Using resource pools with routable queries
Individual routable queries are serviced quickly since they directly access a single node and return only one or a few rows of data. However, by default, Vertica resource pools use an AUTO setting for the execution parallelism
parameter. When set to AUTO, the setting is determined by the number of CPU cores available and generally results in multi-threaded execution of queries in the resource pool. It is not efficient to create parallel threads on the server because routable query operations return data so quickly and routable query operations only use a single thread to find a row. To prevent the server from opening unneeded processing threads, you should create a specific resource pool for routable query clients. Consider the following settings for the resource pool you use for routable queries:
-
Set execution parallelism to 1 to force single-threaded queries. This setting improves routable query performance.
-
Use CPU affinity to limit the resource pool to a specific CPU or CPU set. The setting ensures that the routable queries have resources available to them, but it also prevents routable queries from significantly impacting performance on the system for other general queries.
-
If you do not set a CPU affinity for the resource pool, consider setting the maximum concurrency value of the resource pool to a setting that ensures good performance for routable queries, but does not negatively impact the performance of general queries.

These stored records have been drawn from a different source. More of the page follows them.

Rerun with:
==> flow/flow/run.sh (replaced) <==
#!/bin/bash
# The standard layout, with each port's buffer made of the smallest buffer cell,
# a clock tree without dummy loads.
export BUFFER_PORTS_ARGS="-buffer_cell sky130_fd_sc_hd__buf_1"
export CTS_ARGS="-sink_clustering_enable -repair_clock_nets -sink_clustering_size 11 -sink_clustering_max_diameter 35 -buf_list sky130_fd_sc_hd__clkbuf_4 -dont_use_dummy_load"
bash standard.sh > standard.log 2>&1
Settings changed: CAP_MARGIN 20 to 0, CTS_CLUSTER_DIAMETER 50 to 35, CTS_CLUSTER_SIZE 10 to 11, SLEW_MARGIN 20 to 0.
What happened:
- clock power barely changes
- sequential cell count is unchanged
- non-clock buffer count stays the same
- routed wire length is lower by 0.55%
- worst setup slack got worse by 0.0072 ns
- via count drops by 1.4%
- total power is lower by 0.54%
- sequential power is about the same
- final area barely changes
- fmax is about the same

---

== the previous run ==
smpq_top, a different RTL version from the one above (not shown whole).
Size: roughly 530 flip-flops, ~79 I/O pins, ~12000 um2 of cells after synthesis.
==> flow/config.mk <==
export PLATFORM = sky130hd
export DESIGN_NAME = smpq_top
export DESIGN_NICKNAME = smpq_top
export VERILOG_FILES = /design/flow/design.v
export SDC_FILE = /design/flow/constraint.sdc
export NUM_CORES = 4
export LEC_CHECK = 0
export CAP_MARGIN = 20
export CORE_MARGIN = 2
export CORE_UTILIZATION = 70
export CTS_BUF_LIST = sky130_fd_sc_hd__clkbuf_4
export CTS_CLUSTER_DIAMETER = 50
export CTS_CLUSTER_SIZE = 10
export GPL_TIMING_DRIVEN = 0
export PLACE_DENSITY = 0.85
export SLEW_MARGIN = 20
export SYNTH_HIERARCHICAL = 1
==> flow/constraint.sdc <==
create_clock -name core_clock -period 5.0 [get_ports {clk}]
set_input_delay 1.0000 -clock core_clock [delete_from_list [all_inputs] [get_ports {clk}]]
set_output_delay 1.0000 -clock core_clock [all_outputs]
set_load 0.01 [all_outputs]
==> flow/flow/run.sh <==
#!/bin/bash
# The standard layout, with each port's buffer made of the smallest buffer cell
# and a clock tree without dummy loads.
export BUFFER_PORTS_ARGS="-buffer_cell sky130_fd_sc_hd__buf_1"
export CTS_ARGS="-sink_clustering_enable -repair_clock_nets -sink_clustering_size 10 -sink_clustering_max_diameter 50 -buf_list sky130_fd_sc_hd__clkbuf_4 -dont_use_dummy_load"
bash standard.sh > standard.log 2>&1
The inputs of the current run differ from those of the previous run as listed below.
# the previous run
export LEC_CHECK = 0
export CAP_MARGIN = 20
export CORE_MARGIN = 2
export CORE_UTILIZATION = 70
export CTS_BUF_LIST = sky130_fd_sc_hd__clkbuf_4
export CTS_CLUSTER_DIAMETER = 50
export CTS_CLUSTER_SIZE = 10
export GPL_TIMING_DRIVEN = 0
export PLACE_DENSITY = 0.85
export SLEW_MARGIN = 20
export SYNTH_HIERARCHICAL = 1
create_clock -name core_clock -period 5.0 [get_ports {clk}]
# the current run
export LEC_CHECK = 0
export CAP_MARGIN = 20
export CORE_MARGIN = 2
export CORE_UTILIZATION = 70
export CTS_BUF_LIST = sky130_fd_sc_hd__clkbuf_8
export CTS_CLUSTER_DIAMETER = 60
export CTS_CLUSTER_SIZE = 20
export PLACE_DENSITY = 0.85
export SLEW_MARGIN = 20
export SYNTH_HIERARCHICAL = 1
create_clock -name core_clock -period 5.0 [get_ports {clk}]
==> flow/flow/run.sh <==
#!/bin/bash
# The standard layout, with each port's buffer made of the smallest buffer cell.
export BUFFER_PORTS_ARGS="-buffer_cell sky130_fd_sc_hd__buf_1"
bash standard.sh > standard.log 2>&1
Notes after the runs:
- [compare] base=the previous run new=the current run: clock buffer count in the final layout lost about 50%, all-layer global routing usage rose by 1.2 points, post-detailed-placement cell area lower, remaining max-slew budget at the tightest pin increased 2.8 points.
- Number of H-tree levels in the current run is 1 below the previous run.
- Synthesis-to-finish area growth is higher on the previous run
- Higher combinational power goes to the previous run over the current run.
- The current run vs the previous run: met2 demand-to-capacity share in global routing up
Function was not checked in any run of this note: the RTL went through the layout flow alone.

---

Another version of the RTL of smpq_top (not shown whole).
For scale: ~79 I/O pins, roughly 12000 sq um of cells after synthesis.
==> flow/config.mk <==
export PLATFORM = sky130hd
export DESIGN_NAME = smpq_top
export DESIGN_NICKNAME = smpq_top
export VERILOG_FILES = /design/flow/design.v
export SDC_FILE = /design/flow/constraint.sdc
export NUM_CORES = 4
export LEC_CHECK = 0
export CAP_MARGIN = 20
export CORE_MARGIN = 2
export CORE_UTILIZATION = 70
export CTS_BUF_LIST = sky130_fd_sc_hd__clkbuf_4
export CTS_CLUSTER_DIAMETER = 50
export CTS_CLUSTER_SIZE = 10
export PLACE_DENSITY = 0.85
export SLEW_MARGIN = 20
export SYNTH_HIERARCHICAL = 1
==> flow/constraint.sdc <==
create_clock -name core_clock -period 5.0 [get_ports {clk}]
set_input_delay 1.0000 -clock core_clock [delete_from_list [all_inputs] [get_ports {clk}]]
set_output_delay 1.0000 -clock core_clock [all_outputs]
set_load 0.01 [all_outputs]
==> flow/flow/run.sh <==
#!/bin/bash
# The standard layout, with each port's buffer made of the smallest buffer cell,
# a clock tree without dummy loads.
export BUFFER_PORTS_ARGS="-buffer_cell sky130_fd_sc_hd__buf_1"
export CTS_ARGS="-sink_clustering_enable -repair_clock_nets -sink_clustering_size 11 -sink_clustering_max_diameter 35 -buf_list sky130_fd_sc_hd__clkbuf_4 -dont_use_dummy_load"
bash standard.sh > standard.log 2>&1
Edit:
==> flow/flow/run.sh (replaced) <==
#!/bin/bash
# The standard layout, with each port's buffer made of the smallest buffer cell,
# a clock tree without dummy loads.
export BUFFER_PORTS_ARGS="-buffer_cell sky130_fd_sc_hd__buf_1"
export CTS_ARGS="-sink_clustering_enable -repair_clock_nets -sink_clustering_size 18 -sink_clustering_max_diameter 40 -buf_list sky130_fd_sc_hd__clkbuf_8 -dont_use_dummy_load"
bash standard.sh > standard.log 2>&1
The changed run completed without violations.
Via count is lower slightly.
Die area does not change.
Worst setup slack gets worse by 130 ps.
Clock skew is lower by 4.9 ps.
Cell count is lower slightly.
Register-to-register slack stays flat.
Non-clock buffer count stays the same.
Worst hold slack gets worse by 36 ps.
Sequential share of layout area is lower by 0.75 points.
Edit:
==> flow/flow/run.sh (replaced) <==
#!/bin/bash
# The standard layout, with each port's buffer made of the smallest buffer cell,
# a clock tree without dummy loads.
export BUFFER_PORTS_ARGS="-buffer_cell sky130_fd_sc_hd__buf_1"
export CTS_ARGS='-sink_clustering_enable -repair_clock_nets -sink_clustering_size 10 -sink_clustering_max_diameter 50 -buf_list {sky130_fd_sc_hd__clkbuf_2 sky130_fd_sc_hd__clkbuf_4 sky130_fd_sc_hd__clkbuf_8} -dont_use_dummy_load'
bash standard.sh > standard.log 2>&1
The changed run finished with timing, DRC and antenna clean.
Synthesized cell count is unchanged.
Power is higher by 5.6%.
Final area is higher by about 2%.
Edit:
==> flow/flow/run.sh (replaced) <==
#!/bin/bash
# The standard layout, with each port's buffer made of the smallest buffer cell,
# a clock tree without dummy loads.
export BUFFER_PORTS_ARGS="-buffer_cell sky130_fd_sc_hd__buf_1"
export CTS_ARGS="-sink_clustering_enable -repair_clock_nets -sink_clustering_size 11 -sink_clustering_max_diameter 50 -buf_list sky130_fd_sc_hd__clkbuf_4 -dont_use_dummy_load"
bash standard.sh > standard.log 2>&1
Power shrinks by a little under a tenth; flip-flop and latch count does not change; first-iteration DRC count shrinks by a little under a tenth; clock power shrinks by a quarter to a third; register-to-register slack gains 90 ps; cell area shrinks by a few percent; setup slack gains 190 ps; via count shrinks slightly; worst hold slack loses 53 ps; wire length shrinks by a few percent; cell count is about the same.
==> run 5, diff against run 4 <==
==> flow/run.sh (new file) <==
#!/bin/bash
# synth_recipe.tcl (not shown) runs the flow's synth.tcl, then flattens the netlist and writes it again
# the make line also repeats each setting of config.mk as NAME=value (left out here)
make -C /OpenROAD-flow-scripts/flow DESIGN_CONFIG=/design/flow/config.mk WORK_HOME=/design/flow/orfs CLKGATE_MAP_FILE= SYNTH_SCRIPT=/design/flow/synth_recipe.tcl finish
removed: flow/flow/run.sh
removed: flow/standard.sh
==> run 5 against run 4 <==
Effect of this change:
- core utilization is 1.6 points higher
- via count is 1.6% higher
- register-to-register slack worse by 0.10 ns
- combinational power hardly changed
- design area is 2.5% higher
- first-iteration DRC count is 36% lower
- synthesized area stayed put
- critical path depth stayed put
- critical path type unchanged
This design comes from an exercise in tuning for small area on the open sky130 flow, not from production work.
Only simulation tests tie the RTL to the original design; equivalence was not proved.
No activity file was given, so power comes from the tool's default toggle rates.

## silent_top
module silent_top (
  input  logic        CLK,
  input  logic        rst_n,
  input  logic        update,
  input  logic [8:0]  step,
  input  logic        wr_en,
  input  logic [4:0]  wr_idx,
  input  logic [8:0]  wr_duty,
  input  logic [8:0]  wr_phase,
  output logic        busy,
  output logic        drive_valid,
  output logic [8:0]  drive_duty,
  output logic [8:0]  drive_phase,
  output logic [31:0] pwm_out
);
Size in the first run: roughly 5400 cells after synthesis, about 2400 flip-flops, about 0.090 sq mm of cells after synthesis.
export LEC_CHECK = 0
export CAP_MARGIN = 20
export CORE_MARGIN = 2
export CORE_UTILIZATION = 73
export CTS_CLUSTER_DIAMETER = 75
export CTS_CLUSTER_SIZE = 24
export SLEW_MARGIN = 20
create_clock -name core_clock -period 6.0 [get_ports {CLK}]
standard.sh (not shown) runs the stock make flow with config.mk's settings and CLKGATE_MAP_FILE= SYNTH_SCRIPT=/design/flow/synth_recipe.tcl, a recipe that flattens the netlist after the stock synthesis.
==> flow/flow/run.sh <==
#!/bin/bash
# The standard layout (the standard.sh, unchanged synthesis and steps)
# with one change: the buffers buffer_ports puts on every input and output
# port are sky130_fd_sc_hd__buf_1 cells instead of the default choice.
# ORFS writes each step's full log under orfs/logs; the make output goes to
# standard.log in this folder.
set -euo pipefail
here=$(pwd)
export BUFFER_PORTS_ARGS="-buffer_cell sky130_fd_sc_hd__buf_1"
bash "$here/standard.sh" > "$here/standard.log" 2>&1
The first run finished but fails on setup timing.
Then changed:
Settings changed: CORE_UTILIZATION 73 to 70, CTS_CLUSTER_DIAMETER 75 to 80, CTS_CLUSTER_SIZE 24 to 26.
=> The new run passed the timing, DRC and antenna checks; synthesized cell count stays the same; non-clock buffer count came out higher by 22; synthesized area does not change; cell area stays flat; wire length came out lower by 8.5%; clock skew fell by 5.4 ps.
Then changed:
==> flow/run.sh (new file) <==
#!/bin/bash
# synth_recipe.tcl (not shown) runs the flow's synth.tcl, then flattens the netlist and writes it again
# the make line also repeats each setting of config.mk as NAME=value (left out here)
make -C /OpenROAD-flow-scripts/flow DESIGN_CONFIG=/design/flow/config.mk WORK_HOME=/design/flow/orfs CLKGATE_MAP_FILE= SYNTH_SCRIPT=/design/flow/synth_recipe.tcl finish
removed: flow/flow/run.sh
removed: flow/standard.sh
What happened:
- clock power rises by 3.3%
- critical path depth falls by 3
- die area is unchanged
- cell area rises by 0.81%
- total power rose by 1.2%
- count of clock-buffer cells in the layout fell by 2
Then changed:
==> flow/flow/run.sh (new file) <==
#!/bin/bash
# The standard layout (the standard.sh, unchanged synthesis and steps)
# with two changes: the buffers buffer_ports puts on every input and output
# port are sky130_fd_sc_hd__buf_1 cells instead of the default choice, and
# before detailed placement flow/recover.tcl sizes down cells on paths that
# have slack to spare. ORFS writes each step's full log under orfs/logs;
# the make output goes to standard.log in this folder.
set -euo pipefail
here=$(pwd)
export BUFFER_PORTS_ARGS="-buffer_cell sky130_fd_sc_hd__buf_1"
export PRE_DETAIL_PLACE_TCL="$here/flow/recover.tcl"
bash "$here/standard.sh" > "$here/standard.log" 2>&1
==> flow/flow/recover.tcl (new file) <==
# Runs inside ORFS's detailed placement step, before detailed placement:
# size down cells on paths with positive setup slack
estimate_parasitics -placement
report_design_area
repair_timing -recover_power 100 -verbose
report_design_area
report_worst_slack
==> flow/standard.sh (new file) <==
#!/bin/bash
# synth_recipe.tcl (not shown) runs the flow's synth.tcl, then flattens the netlist and writes it again
# the make line also repeats each setting of config.mk as NAME=value (left out here)
make -C /OpenROAD-flow-scripts/flow DESIGN_CONFIG=/design/flow/config.mk WORK_HOME=/design/flow/orfs CLKGATE_MAP_FILE= SYNTH_SCRIPT=/design/flow/synth_recipe.tcl "${@:-finish}"
removed: flow/run.sh
=>
- The new run ran to the end with no violations
- synthesized area is unchanged
- worst hold slack is better by 5.8 ps
- non-clock buffer count rose by 19
- combinational power hardly moves
- core utilization fell by 0.56 points
Then changed:
==> flow/run.sh (new file) <==
#!/bin/bash
# synth_recipe.tcl (not shown) runs the flow's synth.tcl, then flattens the netlist and writes it again
# the make line also repeats each setting of config.mk as NAME=value (left out here)
make -C /OpenROAD-flow-scripts/flow DESIGN_CONFIG=/design/flow/config.mk WORK_HOME=/design/flow/orfs CLKGATE_MAP_FILE= SYNTH_SCRIPT=/design/flow/synth_recipe.tcl finish
Settings changed: CORE_UTILIZATION 70 to 55, CTS_CLUSTER_SIZE 26 to 20.
removed: flow/flow/run.sh
removed: flow/flow/recover.tcl
removed: flow/standard.sh
Outcome: Final cell count goes up by 7.7%. Power goes up by 1.6%. Synthesized area stays the same. Global-route usage goes down by 11 points. Wire length goes down by 4.0%.

## port drivers added, routing unchanged
How much do the figures lean on ideal ports? The routed layouts below were timed once more, with nothing changed but the port constraints.
Step 1, drivers: a clkbuf_16 drives CLK and a buf_2 each remaining input, both assumed.
Step 2 times the ports against the registers' clock, not the clock port: input delays grow and output delays shrink by t, the midpoint of the rising clock arrivals with the driver on.
a / b / c = ideal / step 1 / step 2; a / b = the first two.
run | t (ns) | setup slack, ns | worst setup path after step 2
the first run | 0.861 | -0.069 / -0.069 / -0.069 | register to register
the second run | 0.880 | 0.911 / 0.911 / 0.911 | register to register
the third run | 0.881 | 0.682 / 0.669 / 0.682 | register to register
the fourth run | 0.867 | 0.689 / 0.689 / 0.689 | register to register
the fifth run | 0.905 | 0.691 / 0.613 / 0.691 | register to register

Performance considerations for routable query connections
Because a VerticaRoutableConnection opens an internal pool of connections, it is important to configure MaxPooledConnections
and MaxPooledConnectionsPerNode
appropriately for your cluster size and the amount of simultaneous client connections. It is possible to impact normal database connections if you are overloading the cluster with VerticaRoutableConnection
s.
The initial connection to the initiator node discovers all other nodes in the cluster. The internal-pool connections are not opened until a VerticaRoutableExecutor or VGet query is sent. All VerticaRoutableExecutors/VGets in a connection object use connections from the internal pool and are limited by the MaxPooledConnections
settings. Connections remain open until they are closed so a new connection can be opened elsewhere if the connection limit has been reached.
Troubleshooting routable queries
Routable query issues generally fall into two categories:
-
Not providing enough predicates.
-
Queries having to span multiple nodes.
Predicate Requirements
You must provide the same number of predicates that correspond to the columns of the table segmented by hash. To determine the segmented columns, call the Vertica function
GET_PROJECTIONS
. You must provide a predicate for each column displayed in the Seg Cols
field.
For VGet, this means you must use addPredicate()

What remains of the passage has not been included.